## TASK INSTRUCTIONS
Reproduce the entries below exactly, but only from the line containing "assign o_bit = majority3(r_taps);" to the line containing "a parity bit", inclusive.

[Stored data entries]
+++++
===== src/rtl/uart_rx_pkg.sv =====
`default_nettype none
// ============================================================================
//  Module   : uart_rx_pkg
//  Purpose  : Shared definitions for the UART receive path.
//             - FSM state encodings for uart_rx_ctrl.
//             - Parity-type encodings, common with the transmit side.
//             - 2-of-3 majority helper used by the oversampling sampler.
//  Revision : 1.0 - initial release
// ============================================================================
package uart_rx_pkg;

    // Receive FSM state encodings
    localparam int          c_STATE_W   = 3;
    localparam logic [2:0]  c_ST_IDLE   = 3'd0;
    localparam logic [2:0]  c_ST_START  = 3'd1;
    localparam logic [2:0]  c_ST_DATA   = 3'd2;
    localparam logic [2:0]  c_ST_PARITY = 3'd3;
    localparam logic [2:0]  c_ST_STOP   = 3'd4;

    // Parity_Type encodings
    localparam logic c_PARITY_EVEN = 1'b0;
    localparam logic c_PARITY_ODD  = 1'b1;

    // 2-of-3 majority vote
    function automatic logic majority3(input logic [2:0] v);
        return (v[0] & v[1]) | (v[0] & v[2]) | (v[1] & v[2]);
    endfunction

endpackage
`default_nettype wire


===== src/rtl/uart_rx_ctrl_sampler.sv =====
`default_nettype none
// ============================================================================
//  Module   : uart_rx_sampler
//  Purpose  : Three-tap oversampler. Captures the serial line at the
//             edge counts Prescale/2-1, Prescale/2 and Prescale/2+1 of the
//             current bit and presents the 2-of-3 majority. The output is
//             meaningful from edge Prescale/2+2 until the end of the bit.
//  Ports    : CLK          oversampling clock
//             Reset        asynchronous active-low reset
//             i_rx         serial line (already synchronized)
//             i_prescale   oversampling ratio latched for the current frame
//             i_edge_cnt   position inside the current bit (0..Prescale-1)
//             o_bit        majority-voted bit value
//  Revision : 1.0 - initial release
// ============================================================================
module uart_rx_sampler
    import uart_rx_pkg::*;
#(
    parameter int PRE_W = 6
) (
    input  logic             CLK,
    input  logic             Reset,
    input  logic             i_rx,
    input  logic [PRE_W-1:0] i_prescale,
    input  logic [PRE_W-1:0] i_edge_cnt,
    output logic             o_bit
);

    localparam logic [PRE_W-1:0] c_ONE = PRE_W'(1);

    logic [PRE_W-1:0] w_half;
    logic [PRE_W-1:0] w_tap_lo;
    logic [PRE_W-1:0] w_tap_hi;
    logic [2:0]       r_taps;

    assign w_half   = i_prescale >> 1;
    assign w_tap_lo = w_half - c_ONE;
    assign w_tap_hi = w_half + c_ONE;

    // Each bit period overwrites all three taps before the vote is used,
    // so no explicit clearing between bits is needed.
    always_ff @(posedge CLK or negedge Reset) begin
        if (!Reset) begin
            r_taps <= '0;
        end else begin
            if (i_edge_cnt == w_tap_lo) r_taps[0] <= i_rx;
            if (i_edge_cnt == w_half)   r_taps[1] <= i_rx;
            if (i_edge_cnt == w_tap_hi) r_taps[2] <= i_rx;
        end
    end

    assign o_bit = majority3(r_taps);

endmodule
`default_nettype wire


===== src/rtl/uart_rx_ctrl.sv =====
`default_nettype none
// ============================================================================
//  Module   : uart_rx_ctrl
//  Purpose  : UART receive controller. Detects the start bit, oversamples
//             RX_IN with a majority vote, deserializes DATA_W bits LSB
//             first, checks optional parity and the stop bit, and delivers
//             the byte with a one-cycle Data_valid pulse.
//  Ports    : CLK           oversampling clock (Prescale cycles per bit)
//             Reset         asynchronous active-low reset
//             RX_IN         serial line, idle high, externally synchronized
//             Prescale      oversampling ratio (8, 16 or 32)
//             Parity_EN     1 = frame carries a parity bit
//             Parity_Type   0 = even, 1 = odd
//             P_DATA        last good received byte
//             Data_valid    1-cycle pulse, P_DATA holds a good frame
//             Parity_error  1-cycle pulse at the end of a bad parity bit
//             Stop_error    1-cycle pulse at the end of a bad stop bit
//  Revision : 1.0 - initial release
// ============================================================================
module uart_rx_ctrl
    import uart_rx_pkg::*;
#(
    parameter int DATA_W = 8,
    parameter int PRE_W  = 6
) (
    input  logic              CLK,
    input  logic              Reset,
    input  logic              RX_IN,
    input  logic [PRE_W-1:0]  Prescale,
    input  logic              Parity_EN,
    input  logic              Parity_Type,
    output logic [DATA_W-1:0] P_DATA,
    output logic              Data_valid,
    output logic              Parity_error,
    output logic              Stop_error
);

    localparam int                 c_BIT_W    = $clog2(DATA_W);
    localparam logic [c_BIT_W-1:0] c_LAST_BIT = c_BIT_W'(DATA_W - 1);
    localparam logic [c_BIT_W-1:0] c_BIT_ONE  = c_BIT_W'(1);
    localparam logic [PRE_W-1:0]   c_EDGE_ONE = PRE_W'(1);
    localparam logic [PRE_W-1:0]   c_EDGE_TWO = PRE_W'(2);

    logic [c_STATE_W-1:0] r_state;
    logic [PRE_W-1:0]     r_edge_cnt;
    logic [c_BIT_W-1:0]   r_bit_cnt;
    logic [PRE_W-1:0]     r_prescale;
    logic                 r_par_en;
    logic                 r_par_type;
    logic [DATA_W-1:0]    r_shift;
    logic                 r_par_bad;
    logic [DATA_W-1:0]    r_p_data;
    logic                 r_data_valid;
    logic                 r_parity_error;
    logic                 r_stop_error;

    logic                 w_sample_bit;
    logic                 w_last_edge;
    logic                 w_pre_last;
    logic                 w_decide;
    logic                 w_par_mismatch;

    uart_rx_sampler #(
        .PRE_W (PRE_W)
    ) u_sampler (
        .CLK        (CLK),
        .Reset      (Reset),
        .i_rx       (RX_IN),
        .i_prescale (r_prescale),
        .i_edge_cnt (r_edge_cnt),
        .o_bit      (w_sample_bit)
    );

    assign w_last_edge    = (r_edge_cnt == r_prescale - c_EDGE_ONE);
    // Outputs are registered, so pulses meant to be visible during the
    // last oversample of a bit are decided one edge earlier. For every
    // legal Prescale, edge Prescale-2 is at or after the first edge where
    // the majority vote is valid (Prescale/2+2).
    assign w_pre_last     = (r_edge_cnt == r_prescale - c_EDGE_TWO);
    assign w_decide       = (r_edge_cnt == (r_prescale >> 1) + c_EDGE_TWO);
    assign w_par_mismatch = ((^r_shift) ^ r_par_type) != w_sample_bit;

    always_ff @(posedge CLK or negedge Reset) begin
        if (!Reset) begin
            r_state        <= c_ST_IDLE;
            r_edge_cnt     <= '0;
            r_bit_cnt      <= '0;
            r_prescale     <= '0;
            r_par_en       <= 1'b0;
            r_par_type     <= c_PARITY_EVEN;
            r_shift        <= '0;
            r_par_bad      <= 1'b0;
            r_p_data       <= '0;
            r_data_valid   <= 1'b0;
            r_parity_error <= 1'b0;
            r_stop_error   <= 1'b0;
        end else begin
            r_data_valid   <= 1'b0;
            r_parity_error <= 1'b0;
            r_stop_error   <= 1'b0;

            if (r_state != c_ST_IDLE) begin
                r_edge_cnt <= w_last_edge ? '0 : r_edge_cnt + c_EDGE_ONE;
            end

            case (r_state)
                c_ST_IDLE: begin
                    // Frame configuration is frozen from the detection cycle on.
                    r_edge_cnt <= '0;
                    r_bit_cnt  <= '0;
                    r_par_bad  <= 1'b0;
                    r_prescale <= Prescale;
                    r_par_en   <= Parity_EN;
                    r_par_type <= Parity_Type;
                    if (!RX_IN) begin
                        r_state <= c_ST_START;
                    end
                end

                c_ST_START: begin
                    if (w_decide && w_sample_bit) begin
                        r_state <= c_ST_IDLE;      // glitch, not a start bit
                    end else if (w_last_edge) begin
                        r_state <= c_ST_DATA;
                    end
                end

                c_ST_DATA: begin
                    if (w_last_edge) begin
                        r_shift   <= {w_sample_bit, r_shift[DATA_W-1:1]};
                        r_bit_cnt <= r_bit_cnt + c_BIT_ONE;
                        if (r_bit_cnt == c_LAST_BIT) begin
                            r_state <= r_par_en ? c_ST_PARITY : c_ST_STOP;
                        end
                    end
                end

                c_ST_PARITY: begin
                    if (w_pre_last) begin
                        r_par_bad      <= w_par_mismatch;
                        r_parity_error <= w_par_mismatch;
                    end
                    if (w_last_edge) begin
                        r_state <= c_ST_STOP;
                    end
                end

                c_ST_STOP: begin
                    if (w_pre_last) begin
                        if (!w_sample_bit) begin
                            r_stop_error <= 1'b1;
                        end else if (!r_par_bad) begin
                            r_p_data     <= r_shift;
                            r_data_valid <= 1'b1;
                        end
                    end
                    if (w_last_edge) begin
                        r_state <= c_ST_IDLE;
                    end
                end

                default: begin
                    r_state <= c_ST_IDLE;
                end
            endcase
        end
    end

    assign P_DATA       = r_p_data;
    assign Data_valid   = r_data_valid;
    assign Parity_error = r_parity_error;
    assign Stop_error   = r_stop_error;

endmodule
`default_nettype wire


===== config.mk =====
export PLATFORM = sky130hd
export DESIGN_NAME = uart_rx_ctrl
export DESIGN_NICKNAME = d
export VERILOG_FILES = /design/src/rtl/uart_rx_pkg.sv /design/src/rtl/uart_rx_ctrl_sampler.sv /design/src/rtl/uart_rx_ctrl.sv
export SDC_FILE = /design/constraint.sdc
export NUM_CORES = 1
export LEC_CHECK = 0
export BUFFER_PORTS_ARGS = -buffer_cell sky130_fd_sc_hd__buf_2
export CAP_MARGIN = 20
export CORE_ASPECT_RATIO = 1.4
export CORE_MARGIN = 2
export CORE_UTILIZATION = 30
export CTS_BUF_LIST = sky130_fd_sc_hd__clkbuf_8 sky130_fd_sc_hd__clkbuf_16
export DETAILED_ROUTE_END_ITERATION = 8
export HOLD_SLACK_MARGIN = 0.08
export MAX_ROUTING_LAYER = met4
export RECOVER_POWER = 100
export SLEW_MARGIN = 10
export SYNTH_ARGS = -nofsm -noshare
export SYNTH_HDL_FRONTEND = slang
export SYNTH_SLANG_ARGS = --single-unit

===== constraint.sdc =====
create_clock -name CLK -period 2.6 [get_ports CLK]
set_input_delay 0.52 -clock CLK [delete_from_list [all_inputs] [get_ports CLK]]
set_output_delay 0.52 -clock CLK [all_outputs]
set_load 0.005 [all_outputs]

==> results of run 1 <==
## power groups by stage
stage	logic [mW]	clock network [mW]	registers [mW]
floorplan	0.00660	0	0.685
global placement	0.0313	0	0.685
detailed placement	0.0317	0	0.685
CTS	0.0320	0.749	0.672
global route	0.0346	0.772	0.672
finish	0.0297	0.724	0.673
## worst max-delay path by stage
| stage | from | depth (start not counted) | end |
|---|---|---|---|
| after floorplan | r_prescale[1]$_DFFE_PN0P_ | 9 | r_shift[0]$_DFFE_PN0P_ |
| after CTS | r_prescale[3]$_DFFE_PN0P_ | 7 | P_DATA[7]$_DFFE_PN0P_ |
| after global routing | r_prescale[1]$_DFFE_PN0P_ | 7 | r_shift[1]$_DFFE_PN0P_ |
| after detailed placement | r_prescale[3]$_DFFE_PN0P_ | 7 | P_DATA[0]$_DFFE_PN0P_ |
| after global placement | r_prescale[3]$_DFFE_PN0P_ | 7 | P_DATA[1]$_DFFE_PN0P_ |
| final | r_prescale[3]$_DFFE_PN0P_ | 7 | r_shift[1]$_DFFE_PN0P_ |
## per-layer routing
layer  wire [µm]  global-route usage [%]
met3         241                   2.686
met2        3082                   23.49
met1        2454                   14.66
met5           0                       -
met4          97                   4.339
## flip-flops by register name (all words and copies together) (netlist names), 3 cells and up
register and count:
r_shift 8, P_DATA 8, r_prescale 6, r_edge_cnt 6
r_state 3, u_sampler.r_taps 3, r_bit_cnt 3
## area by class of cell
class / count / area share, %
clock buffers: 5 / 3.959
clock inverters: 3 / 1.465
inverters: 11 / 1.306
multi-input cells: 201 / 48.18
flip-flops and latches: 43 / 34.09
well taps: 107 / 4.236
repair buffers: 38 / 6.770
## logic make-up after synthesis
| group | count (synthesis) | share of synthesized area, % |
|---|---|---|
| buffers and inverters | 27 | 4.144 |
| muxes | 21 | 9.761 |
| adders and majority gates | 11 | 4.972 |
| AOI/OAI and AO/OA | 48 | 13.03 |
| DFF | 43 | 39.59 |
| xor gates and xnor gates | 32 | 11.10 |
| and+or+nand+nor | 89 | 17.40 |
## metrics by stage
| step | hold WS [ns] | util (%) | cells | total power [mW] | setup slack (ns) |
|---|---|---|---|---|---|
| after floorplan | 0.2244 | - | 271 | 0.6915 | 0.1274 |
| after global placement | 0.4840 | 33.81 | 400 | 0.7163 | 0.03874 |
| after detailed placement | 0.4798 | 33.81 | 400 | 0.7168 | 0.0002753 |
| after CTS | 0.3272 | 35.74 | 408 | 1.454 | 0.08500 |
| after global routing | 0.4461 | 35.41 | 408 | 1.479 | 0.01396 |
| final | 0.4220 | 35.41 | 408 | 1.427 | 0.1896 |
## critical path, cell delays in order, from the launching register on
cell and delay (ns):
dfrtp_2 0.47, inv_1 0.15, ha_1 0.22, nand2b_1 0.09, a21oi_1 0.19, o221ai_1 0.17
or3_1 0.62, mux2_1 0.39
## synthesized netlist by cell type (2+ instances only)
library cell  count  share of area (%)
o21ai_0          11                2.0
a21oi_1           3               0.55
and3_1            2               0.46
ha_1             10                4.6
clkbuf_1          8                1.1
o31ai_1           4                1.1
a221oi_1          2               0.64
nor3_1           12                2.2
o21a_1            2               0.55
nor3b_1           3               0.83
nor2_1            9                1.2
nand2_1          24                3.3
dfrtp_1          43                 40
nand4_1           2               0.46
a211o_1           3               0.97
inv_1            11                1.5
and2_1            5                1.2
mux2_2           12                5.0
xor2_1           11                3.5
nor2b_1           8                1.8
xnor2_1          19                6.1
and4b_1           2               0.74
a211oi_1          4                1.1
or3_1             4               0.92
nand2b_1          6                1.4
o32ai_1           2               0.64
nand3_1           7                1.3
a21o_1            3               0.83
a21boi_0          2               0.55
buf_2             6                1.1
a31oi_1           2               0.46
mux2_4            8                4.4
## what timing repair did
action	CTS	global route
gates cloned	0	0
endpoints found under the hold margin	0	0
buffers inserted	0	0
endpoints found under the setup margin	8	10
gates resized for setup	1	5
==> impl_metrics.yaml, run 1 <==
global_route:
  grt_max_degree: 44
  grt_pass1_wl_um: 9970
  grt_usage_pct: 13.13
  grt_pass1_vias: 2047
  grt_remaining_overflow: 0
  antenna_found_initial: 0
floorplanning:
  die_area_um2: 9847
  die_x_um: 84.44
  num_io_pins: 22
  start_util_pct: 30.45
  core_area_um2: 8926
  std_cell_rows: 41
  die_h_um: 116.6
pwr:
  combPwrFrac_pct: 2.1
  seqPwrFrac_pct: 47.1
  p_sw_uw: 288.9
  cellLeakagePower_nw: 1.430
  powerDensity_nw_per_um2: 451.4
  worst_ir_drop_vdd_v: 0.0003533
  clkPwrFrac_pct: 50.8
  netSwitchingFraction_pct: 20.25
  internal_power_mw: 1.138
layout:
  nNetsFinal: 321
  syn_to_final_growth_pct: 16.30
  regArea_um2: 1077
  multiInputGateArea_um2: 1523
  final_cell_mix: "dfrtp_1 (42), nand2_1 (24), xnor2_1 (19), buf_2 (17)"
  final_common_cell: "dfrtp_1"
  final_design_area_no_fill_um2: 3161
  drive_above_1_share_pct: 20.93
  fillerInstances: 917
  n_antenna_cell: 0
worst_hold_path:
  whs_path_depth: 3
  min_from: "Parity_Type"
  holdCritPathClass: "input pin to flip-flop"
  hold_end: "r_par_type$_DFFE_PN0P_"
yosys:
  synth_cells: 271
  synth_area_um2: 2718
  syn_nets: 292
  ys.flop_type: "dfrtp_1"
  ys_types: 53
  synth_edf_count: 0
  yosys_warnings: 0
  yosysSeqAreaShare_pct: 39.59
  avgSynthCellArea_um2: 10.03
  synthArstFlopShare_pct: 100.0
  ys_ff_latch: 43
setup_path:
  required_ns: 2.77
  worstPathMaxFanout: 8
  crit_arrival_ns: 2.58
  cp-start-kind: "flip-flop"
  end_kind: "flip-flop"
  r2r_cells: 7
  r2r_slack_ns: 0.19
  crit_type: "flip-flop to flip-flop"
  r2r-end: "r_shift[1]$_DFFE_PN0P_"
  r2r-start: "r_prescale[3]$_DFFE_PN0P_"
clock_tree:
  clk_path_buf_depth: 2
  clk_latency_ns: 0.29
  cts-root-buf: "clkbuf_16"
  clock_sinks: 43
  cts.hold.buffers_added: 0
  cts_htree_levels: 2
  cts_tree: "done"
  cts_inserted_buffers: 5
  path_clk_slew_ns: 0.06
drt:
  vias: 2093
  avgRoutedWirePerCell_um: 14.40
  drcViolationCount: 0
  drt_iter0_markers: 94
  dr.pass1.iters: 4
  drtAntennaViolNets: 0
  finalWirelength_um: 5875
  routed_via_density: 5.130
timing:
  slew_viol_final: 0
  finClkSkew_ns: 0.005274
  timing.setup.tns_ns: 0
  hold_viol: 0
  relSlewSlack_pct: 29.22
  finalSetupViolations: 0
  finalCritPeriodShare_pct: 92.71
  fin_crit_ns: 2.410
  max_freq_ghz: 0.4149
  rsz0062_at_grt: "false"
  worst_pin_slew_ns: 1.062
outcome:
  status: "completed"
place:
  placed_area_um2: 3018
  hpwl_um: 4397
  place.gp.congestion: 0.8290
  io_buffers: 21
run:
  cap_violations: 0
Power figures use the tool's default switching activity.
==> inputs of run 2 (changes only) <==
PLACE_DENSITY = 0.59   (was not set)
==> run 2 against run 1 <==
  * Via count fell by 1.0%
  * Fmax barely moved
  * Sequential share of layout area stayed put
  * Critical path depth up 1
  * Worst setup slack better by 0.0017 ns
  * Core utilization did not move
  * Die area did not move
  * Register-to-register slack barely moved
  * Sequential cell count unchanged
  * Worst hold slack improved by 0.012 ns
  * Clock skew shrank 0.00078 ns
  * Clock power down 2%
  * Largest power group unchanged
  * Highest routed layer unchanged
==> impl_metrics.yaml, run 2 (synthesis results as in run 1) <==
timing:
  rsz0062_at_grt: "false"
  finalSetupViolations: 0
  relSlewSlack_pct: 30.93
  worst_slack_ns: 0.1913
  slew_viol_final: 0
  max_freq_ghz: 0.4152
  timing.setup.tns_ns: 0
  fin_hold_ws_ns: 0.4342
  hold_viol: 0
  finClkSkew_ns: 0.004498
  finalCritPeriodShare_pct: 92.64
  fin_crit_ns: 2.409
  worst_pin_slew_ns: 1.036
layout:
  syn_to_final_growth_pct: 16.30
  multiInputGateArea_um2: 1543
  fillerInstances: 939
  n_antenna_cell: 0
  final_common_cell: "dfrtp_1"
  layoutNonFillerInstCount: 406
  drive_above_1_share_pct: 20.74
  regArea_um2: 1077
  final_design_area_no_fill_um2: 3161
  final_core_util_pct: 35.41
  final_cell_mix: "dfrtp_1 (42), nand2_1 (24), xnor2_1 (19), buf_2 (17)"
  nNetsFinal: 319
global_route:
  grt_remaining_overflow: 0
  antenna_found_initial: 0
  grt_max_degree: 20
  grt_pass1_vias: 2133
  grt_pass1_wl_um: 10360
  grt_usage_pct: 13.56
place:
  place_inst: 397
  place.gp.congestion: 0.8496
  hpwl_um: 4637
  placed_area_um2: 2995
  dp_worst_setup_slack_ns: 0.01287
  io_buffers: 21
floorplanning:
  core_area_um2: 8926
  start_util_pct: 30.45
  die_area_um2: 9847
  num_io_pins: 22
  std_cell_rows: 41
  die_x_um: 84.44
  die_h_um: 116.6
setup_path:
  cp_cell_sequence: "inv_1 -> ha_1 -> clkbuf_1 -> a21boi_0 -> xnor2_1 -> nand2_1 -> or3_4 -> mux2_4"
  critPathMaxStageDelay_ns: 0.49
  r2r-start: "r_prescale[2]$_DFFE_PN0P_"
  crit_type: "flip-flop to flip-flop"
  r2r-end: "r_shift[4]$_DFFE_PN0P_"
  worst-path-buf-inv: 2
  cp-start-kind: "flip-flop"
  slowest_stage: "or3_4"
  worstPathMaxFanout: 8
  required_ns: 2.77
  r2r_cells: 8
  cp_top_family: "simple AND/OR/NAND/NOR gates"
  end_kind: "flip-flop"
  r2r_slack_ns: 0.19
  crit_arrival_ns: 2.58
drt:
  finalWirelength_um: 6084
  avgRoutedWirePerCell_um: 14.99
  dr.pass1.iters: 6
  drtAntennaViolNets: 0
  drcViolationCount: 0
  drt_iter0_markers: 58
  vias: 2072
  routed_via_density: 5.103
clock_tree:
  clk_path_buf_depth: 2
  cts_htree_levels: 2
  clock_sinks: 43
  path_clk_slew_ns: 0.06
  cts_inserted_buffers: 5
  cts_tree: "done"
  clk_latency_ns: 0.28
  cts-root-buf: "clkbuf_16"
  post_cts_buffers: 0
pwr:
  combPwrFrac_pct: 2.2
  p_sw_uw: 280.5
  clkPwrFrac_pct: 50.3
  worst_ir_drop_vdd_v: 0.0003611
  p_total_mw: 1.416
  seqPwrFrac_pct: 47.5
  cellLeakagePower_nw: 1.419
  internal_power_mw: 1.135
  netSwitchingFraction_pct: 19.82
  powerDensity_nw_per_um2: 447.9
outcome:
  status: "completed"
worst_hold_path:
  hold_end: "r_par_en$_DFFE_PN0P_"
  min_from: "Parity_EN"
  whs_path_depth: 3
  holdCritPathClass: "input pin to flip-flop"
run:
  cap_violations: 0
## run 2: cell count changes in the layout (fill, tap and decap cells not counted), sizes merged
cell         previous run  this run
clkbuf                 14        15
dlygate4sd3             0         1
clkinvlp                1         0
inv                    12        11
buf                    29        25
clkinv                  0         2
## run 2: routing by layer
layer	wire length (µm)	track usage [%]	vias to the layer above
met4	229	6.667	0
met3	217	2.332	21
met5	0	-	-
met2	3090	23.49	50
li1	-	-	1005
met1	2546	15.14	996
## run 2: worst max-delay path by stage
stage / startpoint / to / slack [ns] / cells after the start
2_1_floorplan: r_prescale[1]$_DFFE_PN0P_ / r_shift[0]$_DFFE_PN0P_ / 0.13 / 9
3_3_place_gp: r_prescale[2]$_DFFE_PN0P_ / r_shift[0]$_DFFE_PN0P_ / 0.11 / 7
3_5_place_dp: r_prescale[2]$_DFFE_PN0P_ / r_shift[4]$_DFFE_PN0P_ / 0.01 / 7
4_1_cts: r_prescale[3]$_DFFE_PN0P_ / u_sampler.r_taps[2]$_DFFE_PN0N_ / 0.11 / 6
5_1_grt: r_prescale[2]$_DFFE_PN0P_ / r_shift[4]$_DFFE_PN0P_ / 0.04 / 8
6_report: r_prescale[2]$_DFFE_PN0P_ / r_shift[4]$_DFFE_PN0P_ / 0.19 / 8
+++++
## ANSWER BOX
    assign o_bit = majority3(r_taps);

endmodule
`default_nettype wire


===== src/rtl/uart_rx_ctrl.sv =====
`default_nettype none
// ============================================================================
//  Module   : uart_rx_ctrl
//  Purpose  : UART receive controller. Detects the start bit, oversamples
//             RX_IN with a majority vote, deserializes DATA_W bits LSB
//             first, checks optional parity and the stop bit, and delivers
//             the byte with a one-cycle Data_valid pulse.
//  Ports    : CLK           oversampling clock (Prescale cycles per bit)
//             Reset         asynchronous active-low reset
//             RX_IN         serial line, idle high, externally synchronized
//             Prescale      oversampling ratio (8, 16 or 32)
//             Parity_EN     1 = frame carries a parity bit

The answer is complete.